Goal of the exercise:
Scanning the entries below, copy every line that contains the word "fill".

Data:

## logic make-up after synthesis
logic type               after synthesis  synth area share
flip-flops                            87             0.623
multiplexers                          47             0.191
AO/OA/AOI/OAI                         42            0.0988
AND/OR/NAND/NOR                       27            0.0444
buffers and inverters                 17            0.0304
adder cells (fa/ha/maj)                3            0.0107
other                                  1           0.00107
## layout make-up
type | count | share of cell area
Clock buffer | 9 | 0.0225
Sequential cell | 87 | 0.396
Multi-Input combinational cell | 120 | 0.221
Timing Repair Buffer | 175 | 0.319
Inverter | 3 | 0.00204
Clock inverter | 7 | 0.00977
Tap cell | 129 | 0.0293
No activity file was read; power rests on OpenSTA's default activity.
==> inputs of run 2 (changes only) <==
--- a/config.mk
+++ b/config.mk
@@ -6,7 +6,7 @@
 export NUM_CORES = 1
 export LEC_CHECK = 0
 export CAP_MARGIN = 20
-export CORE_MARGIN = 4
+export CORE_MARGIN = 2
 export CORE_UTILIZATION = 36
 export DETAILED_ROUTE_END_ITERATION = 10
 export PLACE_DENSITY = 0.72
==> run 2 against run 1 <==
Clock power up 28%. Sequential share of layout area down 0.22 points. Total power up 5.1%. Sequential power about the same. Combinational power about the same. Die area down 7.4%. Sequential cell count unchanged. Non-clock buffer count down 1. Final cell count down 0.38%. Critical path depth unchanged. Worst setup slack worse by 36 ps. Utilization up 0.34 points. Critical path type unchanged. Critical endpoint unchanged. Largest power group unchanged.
--- src/rtl/serial_receiver.sv ---
// -----------------------------------------------------------------------------
// serial_receiver
//
// Receive-side partner of serial_transmitter. Deserialises the single-wire
// frame seen on rx (start bit 0, 8 data bits LSB first, optional even-parity
// bit, stop bit 1) and holds the received byte plus error flags until the
// consumer acknowledges it with read.
//
// Parameters:
//   CLKS_PER_BIT  clock cycles per serial bit (even, >= 4)
//   PARITY_EN     1 = frame carries an even-parity bit after the data
//
// Ports:
//   clk            system clock
//   rstn           asynchronous active-low reset
//   rx             serial line, idle high
//   read           consumer acknowledge, clears data_ready (and overrun)
//   data_received  last committed byte
//   data_ready     a byte is held and has not been read yet
//   parity_err     parity mismatch on the held byte
//   frame_err      stop bit sampled low on the held byte
//   overrun        sticky: a byte was committed over an unread one
//   busy           receiver is inside a frame (any state except IDLE)
// -----------------------------------------------------------------------------
module serial_receiver #(
    parameter int CLKS_PER_BIT = 16,
    parameter int PARITY_EN    = 1
) (
    input  logic       clk,
    input  logic       rstn,
    input  logic       rx,
    input  logic       read,
    output logic [7:0] data_received,
    output logic       data_ready,
    output logic       parity_err,
    output logic       frame_err,
    output logic       overrun,
    output logic       busy
);

    localparam int CW = (CLKS_PER_BIT > 2) ? $clog2(CLKS_PER_BIT) : 1;
    localparam logic [CW-1:0] CNT_LAST = CW'(CLKS_PER_BIT - 1);
    localparam logic [CW-1:0] CNT_HALF = CW'(CLKS_PER_BIT / 2 - 1);
    localparam bit HAS_PARITY = (PARITY_EN != 0);

    typedef enum logic [2:0] {
        IDLE   = 3'd0,
        START  = 3'd1,
        DATA   = 3'd2,
        PARITY = 3'd3,
        STOP   = 3'd4
    } state_t;

    state_t        state_reg;
    state_t        state_next;

    logic          sync1_reg;
    logic          rx_s;
    logic [CW-1:0] cnt_reg;
    logic [2:0]    bit_idx_reg;
    logic [7:0]    shift_reg;
    logic          p_reg;

    logic          bit_end;
    logic          cnt_clear;
    logic          shift_en;
    logic          parity_sample;
    logic          commit;

    // -------------------------------------------------------------------------
    // Two-flop synchroniser; resets to the idle line level so that reset
    // release never looks like a start bit.
    // -------------------------------------------------------------------------
    always_ff @(posedge clk or negedge rstn) begin
        if (!rstn) begin
            sync1_reg <= 1'b1;
            rx_s      <= 1'b1;
        end else begin
            sync1_reg <= rx;
            rx_s      <= sync1_reg;
        end
    end

    assign bit_end = (cnt_reg == CNT_LAST);

    // -------------------------------------------------------------------------
    // FSM: state register
    // -------------------------------------------------------------------------
    always_ff @(posedge clk or negedge rstn) begin
        if (!rstn) begin
            state_reg <= IDLE;
        end else begin
            state_reg <= state_next;
        end
    end

    // -------------------------------------------------------------------------
    // FSM: next-state logic. The start bit is re-checked half a bit after the
    // falling edge; every later sample happens a full bit period after the
    // previous one, so all samples land mid-bit.
    // -------------------------------------------------------------------------
    always_comb begin
        state_next = state_reg;
        case (state_reg)
            IDLE: begin
                if (!rx_s) begin
                    state_next = START;
                end
            end
            START: begin
                if (cnt_reg == CNT_HALF) begin
                    state_next = rx_s ? IDLE : DATA;
                end
            end
            DATA: begin
                if (bit_end && (bit_idx_reg == 3'd7)) begin
                    state_next = HAS_PARITY ? PARITY : STOP;
                end
            end
            PARITY: begin
                if (bit_end) begin
                    state_next = STOP;
                end
            end
            STOP: begin
                if (bit_end) begin
                    state_next = IDLE;
                end
            end
            default: state_next = IDLE;
        endcase
    end

    // -------------------------------------------------------------------------
    // FSM: output / strobe logic
    // -------------------------------------------------------------------------
    always_comb begin
        busy          = (state_reg != IDLE);
        shift_en      = (state_reg == DATA)   && bit_end;
        parity_sample = (state_reg == PARITY) && bit_end;
        commit        = (state_reg == STOP)   && bit_end;
        // The bit counter restarts on every sample point and whenever the
        // state changes (covers START->DATA and the glitch return to IDLE).
        cnt_clear     = (state_reg == IDLE) || bit_end || (state_next != state_reg);
    end

    // -------------------------------------------------------------------------
    // Frame datapath: bit counter, bit index, shift register, parity check
    // -------------------------------------------------------------------------
    always_ff @(posedge clk or negedge rstn) begin
        if (!rstn) begin
            cnt_reg     <= '0;
            bit_idx_reg <= '0;
            shift_reg   <= '0;
            p_reg       <= 1'b0;
        end else begin
            cnt_reg <= cnt_clear ? '0 : cnt_reg + 1'b1;

            if (state_reg == START) begin
                bit_idx_reg <= '0;
            end else if (shift_en) begin
                bit_idx_reg <= bit_idx_reg + 3'd1;
            end

            // LSB arrives first, so shift right and insert at the top.
            if (shift_en) begin
                shift_reg <= {rx_s, shift_reg[7:1]};
            end

            // Even parity: received parity bit XOR data reduction is 0 when
            // the frame is good.
            if (parity_sample) begin
                p_reg <= rx_s ^ (^shift_reg);
            end
        end
    end

    // -------------------------------------------------------------------------
    // Holding register and consumer handshake. A commit takes priority over a
    // simultaneous read; the read still prevents overrun for that commit since
    // the previous byte was consumed.
    // -------------------------------------------------------------------------
    always_ff @(posedge clk or negedge rstn) begin
        if (!rstn) begin
            data_received <= '0;
            data_ready    <= 1'b0;
            parity_err    <= 1'b0;
            frame_err     <= 1'b0;
            overrun       <= 1'b0;
        end else if (commit) begin
            data_received <= shift_reg;
            data_ready    <= 1'b1;
            parity_err    <= HAS_PARITY & p_reg;
            frame_err     <= ~rx_s;
            overrun       <= overrun | (data_ready & ~read);
        end else if (read && data_ready) begin
            data_ready    <= 1'b0;
            overrun       <= 1'b0;
        end
    end

endmodule
--- config.mk ---
export PLATFORM = sky130hd
export DESIGN_NAME = serial_receiver
export DESIGN_NICKNAME = d
export VERILOG_FILES = /design/src/rtl/serial_receiver.sv
export SDC_FILE = /design/constraint.sdc
export NUM_CORES = 1
export LEC_CHECK = 0
export BUFFER_PORTS_ARGS = -buffer_cell sky130_fd_sc_hd__buf_2
export CORE_MARGIN = 2
export CORE_UTILIZATION = 55
export CTS_CLUSTER_DIAMETER = 200
export DETAILED_ROUTE_END_ITERATION = 12
export GPL_ROUTABILITY_DRIVEN = 1
export GPL_TIMING_DRIVEN = 0
export MAX_ROUTING_LAYER = met4
export PLACE_DENSITY = 0.82
export SLEW_MARGIN = 30
export SYNTH_ARGS = -nofsm -noshare
export SYNTH_HDL_FRONTEND = slang
export SYNTH_SLANG_ARGS = --single-unit
--- constraint.sdc ---
create_clock -name clk -period 1.82 [get_ports clk]
set_clock_uncertainty 0.1 [all_clocks]
set_input_delay 0.364 -clock clk [delete_from_list [all_inputs] [get_ports clk]]
set_output_delay 0.364 -clock clk [all_outputs]
set_load 0.02 [all_outputs]
==> results of run 1 <==
==> area by class of cell <==
class / instances / area share, %
tap: 30 / 2.182
multi-input combinational: 79 / 37.75
clock inverter: 1 / 0.2909
clock buffer: 7 / 3.782
timing repair buffer: 18 / 5.673
inverter: 2 / 0.4364
buffer: 5 / 1.673
sequential: 33 / 48.22
==> repair_timing <==
item                                    in CTS  in global routing
gates resized for setup                      1                  2
buffers inserted                             1                  0
gates cloned                                 0                  0
pin swaps                                    1                  1
endpoints found under the setup margin       8                  9
endpoints found under the hold margin       31                  0
hold buffers                                 1                  0
==> through the flow <==
step           area [µm²]  hold WS [ns]  std cells  setup slack, ns  power [mW]
6_report             1720       0.02092        175          0.04739       1.839
4_1_cts              1709     0.0009118        175          0.01991       1.833
3_5_place_dp         1619        0.2468        165         0.005538       1.344
3_3_place_gp         1619        0.2469        165          0.05020       1.320
2_1_floorplan        1501      -0.03159        119           0.1585       1.246
5_1_grt              1720      0.001651        175        0.0002141       1.972
==> cells in the mapped netlist, types with 2 or more instances <==
library cell,count
nand3_1,3
nor2_1,10
dfstp_2,2
xnor2_1,6
mux2_2,14
xor2_1,2
clkbuf_1,2
dfrtp_1,31
o221ai_1,2
ha_1,3
inv_1,2
nor3b_1,2
mux2_1,4
o21ai_0,6
a21oi_1,2
nand2_1,9
==> per-layer routing <==
layer	routed length [µm]	track usage, %	up-vias	part of all wire (%)
li1	-	-	463	-
met1	1082	24.15	464	44
met2	1160	27.73	22	48
met3	134	6.912	4	5.5
met4	57	8.163	0	2.3
met5	0	-	-	0
==> worst register-to-register path: stages (launching register included) <==
cell and delay [ns]:
dfrtp_1 0.42, ha_4 0.18, and3_4 0.21, nand3b_2 0.11, nor2_4 0.23, mux2_2 0.37
==> worst max path at each step <==
stage,endpoint,start,cells after the start,slack (ns)
2_1_floorplan,shift_reg[0]$_DFFE_PN0P_,cnt_reg[0]$_DFF_PN0_,5,0.16
3_3_place_gp,shift_reg[5]$_DFFE_PN0P_,cnt_reg[0]$_DFF_PN0_,5,0.05
3_5_place_dp,shift_reg[4]$_DFFE_PN0P_,cnt_reg[0]$_DFF_PN0_,5,0.006
4_1_cts,shift_reg[4]$_DFFE_PN0P_,cnt_reg[0]$_DFF_PN0_,5,0.02
5_1_grt,busy,state_reg[0]$_DFF_PN0_,2,0.0002
6_report,busy,state_reg[0]$_DFF_PN0_,2,0.05
==> where the power goes <==
| part | internal (mW) | switching [mW] | total [mW] | leakage [nW] |
|---|---|---|---|---|
| clock | 0.224 | 0.240 | 0.463 | 0.0413 |
| combinational | 0.210 | 0.257 | 0.467 | 0.369 |
| sequential | 0.823 | 0.0862 | 0.910 | 0.439 |
==> cells in the final DEF, fill, tap and decap left out, types with 2 or more instances in the layout <==
cell,instances
a21oi_1,2
xor2_1,2
clkbuf_4,5
clkbuf_8,2
nor3b_1,2
o21ai_0,6
mux2_1,4
nand2_1,9
buf_2,17
nor2_1,10
nand3_1,3
dfrtp_1,30
ha_1,2
xnor2_1,6
clkbuf_1,2
o221ai_1,2
mux2_2,14
dfstp_2,2
inv_1,2
==> logic make-up (layout without fill, tap and decap cells) <==
kind of cell / after synthesis / count (layout) / share of synthesized area, %
AND/OR/NAND/NOR: 31 / 31 / 12.08
adder cells (fa/ha/maj): 3 / 3 / 2.500
buffers and inverters: 7 / 33 / 2.416
multiplexers: 18 / 18 / 13.50
AO/OA/AOI/OAI: 18 / 18 / 8.168
flip-flops: 33 / 33 / 55.17
XOR/XNOR: 9 / 9 / 6.167
--- src/rtl/instr_decode_reg_if.sv ---
// instr_decode_reg_if: fetch-side handshake and decoded execute-side bus of the decode register
interface instr_decode_reg_if #(parameter int PC_WIDTH = 16);
  logic                inValid;
  logic                inReady;
  logic [15:0]         instr;
  logic [PC_WIDTH-1:0] inPc;
  logic                flush;
  logic                outValid;
  logic                outReady;
  logic [PC_WIDTH-1:0] outPc;
  logic [3:0]          opcode;
  logic [3:0]          rDest;
  logic [3:0]          opExt;
  logic [3:0]          rSrc;
  logic [7:0]          immediate;
  logic                useImm;
  logic                signExtImm;
  logic                illegal;
  modport master (
    output inValid, instr, inPc, flush, outReady,
    input  inReady, outValid, outPc, opcode, rDest, opExt, rSrc, immediate, useImm, signExtImm, illegal
  );
  modport slave (
    input  inValid, instr, inPc, flush, outReady,
    output inReady, outValid, outPc, opcode, rDest, opExt, rSrc, immediate, useImm, signExtImm, illegal
  );
endinterface
### src/rtl/pes_moisture_conditioner.sv
// ============================================================================
// Module   : pes_moisture_conditioner
// Purpose  : Block-averages ADC moisture samples and applies two-threshold
//            hysteresis to produce a chatter-free "soil dry" request.
//            Optional idle watchdog enabled by defining MOIST_WATCHDOG_EN.
// Revision : 1.0 - initial release
// ============================================================================
`default_nettype none

module pes_moisture_conditioner #(
  parameter int DATA_W   = 10,
  parameter int AVG_LOG2 = 2,
  parameter int DRY_TH   = 300,
  parameter int WET_TH   = 500,
  parameter int TIMEOUT  = 1024
) (
  input  logic              clk,
  input  logic              rst,
  input  logic              adc_valid,
  input  logic [DATA_W-1:0] adc_data,
  output logic              moisture_sensor,
  output logic [DATA_W-1:0] avg_data,
  output logic              avg_valid,
  output logic              sensor_fault
);

  localparam int c_ACC_W = DATA_W + AVG_LOG2;
  localparam logic [DATA_W-1:0] c_DRY_TH = DATA_W'(DRY_TH);
  localparam logic [DATA_W-1:0] c_WET_TH = DATA_W'(WET_TH);

  typedef enum logic [0:0] {
    ST_WET = 1'b0,
    ST_DRY = 1'b1
  } state_t;

  state_t              r_state;
  state_t              w_state_next;
  logic [c_ACC_W-1:0]  r_acc;
  logic [AVG_LOG2-1:0] r_cnt;
  logic [c_ACC_W-1:0]  w_sum;
  logic [DATA_W-1:0]   w_avg;
  logic                w_last;
  logic                w_fault_hit;

  assign w_sum  = r_acc + c_ACC_W'(adc_data);
  assign w_avg  = w_sum[c_ACC_W-1:AVG_LOG2];
  assign w_last = adc_valid && (r_cnt == {AVG_LOG2{1'b1}});

  // Sample accumulation; a watchdog fault throws away the partial block.
  always_ff @(posedge clk or negedge rst) begin
    if (!rst) begin
      r_acc <= '0;
      r_cnt <= '0;
    end else if (w_fault_hit) begin
      r_acc <= '0;
      r_cnt <= '0;
    end else if (adc_valid) begin
      if (w_last) begin
        r_acc <= '0;
        r_cnt <= '0;
      end else begin
        r_acc <= w_sum;
        r_cnt <= r_cnt + 1'b1;
      end
    end
  end

  always_ff @(posedge clk or negedge rst) begin
    if (!rst) begin
      avg_data  <= '0;
      avg_valid <= 1'b0;
    end else begin
      avg_valid <= w_last;
      if (w_last) begin
        avg_data <= w_avg;
      end
    end
  end

  always_ff @(posedge clk or negedge rst) begin
    if (!rst) begin
      r_state <= ST_WET;
    end else begin
      r_state <= w_state_next;
    end
  end

  always_comb begin
    w_state_next = r_state;
    if (w_fault_hit) begin
      w_state_next = ST_WET;
    end else if (w_last) begin
      case (r_state)
        ST_WET:  if (w_avg < c_DRY_TH)  w_state_next = ST_DRY;
        ST_DRY:  if (w_avg >= c_WET_TH) w_state_next = ST_WET;
        default: w_state_next = ST_WET;
      endcase
    end
  end

  assign moisture_sensor = (r_state == ST_DRY);

`ifdef MOIST_WATCHDOG_EN
  localparam int c_IDLE_W = $clog2(TIMEOUT + 1);
  localparam logic [c_IDLE_W-1:0] c_TIMEOUT    = c_IDLE_W'(TIMEOUT);
  localparam logic [c_IDLE_W-1:0] c_TIMEOUT_M1 = c_IDLE_W'(TIMEOUT - 1);

  logic [c_IDLE_W-1:0] r_idle;
  logic                r_fault;

  // Fault fires only on the edge the idle count reaches TIMEOUT.
  assign w_fault_hit = !adc_valid && (r_idle == c_TIMEOUT_M1);

  always_ff @(posedge clk or negedge rst) begin
    if (!rst) begin
      r_idle  <= '0;
      r_fault <= 1'b0;
    end else if (adc_valid) begin
      r_idle  <= '0;
      r_fault <= 1'b0;
    end else begin
      if (r_idle != c_TIMEOUT) begin
        r_idle <= r_idle + 1'b1;
      end
      if (w_fault_hit) begin
        r_fault <= 1'b1;
      end
    end
  end

  assign sensor_fault = r_fault;
`else
  logic [31:0] w_unused_timeout;

  assign w_unused_timeout = TIMEOUT;
  assign w_fault_hit      = 1'b0;
  assign sensor_fault     = 1'b0;
`endif

endmodule

`default_nettype wire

Reply to the task:
==> cells in the final DEF, fill, tap and decap left out, types with 2 or more instances in the layout <==
==> logic make-up (layout without fill, tap and decap cells) <==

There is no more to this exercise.